The problem -
Pull every line with "stage" from the entries below.
***** Records for this task *****
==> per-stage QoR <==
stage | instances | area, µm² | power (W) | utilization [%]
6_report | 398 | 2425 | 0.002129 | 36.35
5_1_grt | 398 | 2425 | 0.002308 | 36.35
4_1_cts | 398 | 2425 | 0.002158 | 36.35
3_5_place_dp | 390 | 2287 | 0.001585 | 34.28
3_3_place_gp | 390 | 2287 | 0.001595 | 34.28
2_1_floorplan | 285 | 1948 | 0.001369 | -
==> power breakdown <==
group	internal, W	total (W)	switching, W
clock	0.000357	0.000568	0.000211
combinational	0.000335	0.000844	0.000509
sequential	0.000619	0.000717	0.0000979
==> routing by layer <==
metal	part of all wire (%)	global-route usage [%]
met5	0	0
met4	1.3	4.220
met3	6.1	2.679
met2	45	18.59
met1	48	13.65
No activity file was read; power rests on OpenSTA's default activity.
===== config.mk =====
export PLATFORM = sky130hd
export DESIGN_NAME = spi_byte_trx
export DESIGN_NICKNAME = d
export VERILOG_FILES = /design/src/rtl/spi_pkg.sv /design/src/rtl/spi_pin_sync.sv /design/src/rtl/spi_byte_trx.sv
export SDC_FILE = /design/constraint.sdc
export NUM_CORES = 1
export LEC_CHECK = 0
export CAP_MARGIN = 20
export CORE_MARGIN = 4
export CORE_UTILIZATION = 45
export CTS_CLUSTER_DIAMETER = 120
export CTS_CLUSTER_SIZE = 8
export DETAILED_ROUTE_END_ITERATION = 16
export PLACE_DENSITY = 0.67
export SYNTH_ARGS = -nofsm -noshare
export SYNTH_HDL_FRONTEND = slang
export SYNTH_HIERARCHICAL = 1
export SYNTH_SLANG_ARGS = --single-unit

===== constraint.sdc =====
create_clock -name clk -period 1.7 [get_ports clk]
set_clock_uncertainty 0.15 [all_clocks]
set_input_delay 0.255 -clock clk [delete_from_list [all_inputs] [get_ports clk]]
set_output_delay 0.255 -clock clk [all_outputs]
set_load 0.02 [all_outputs]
*****
Your solution -
==> per-stage QoR <==
stage | instances | area, µm² | power (W) | utilization [%]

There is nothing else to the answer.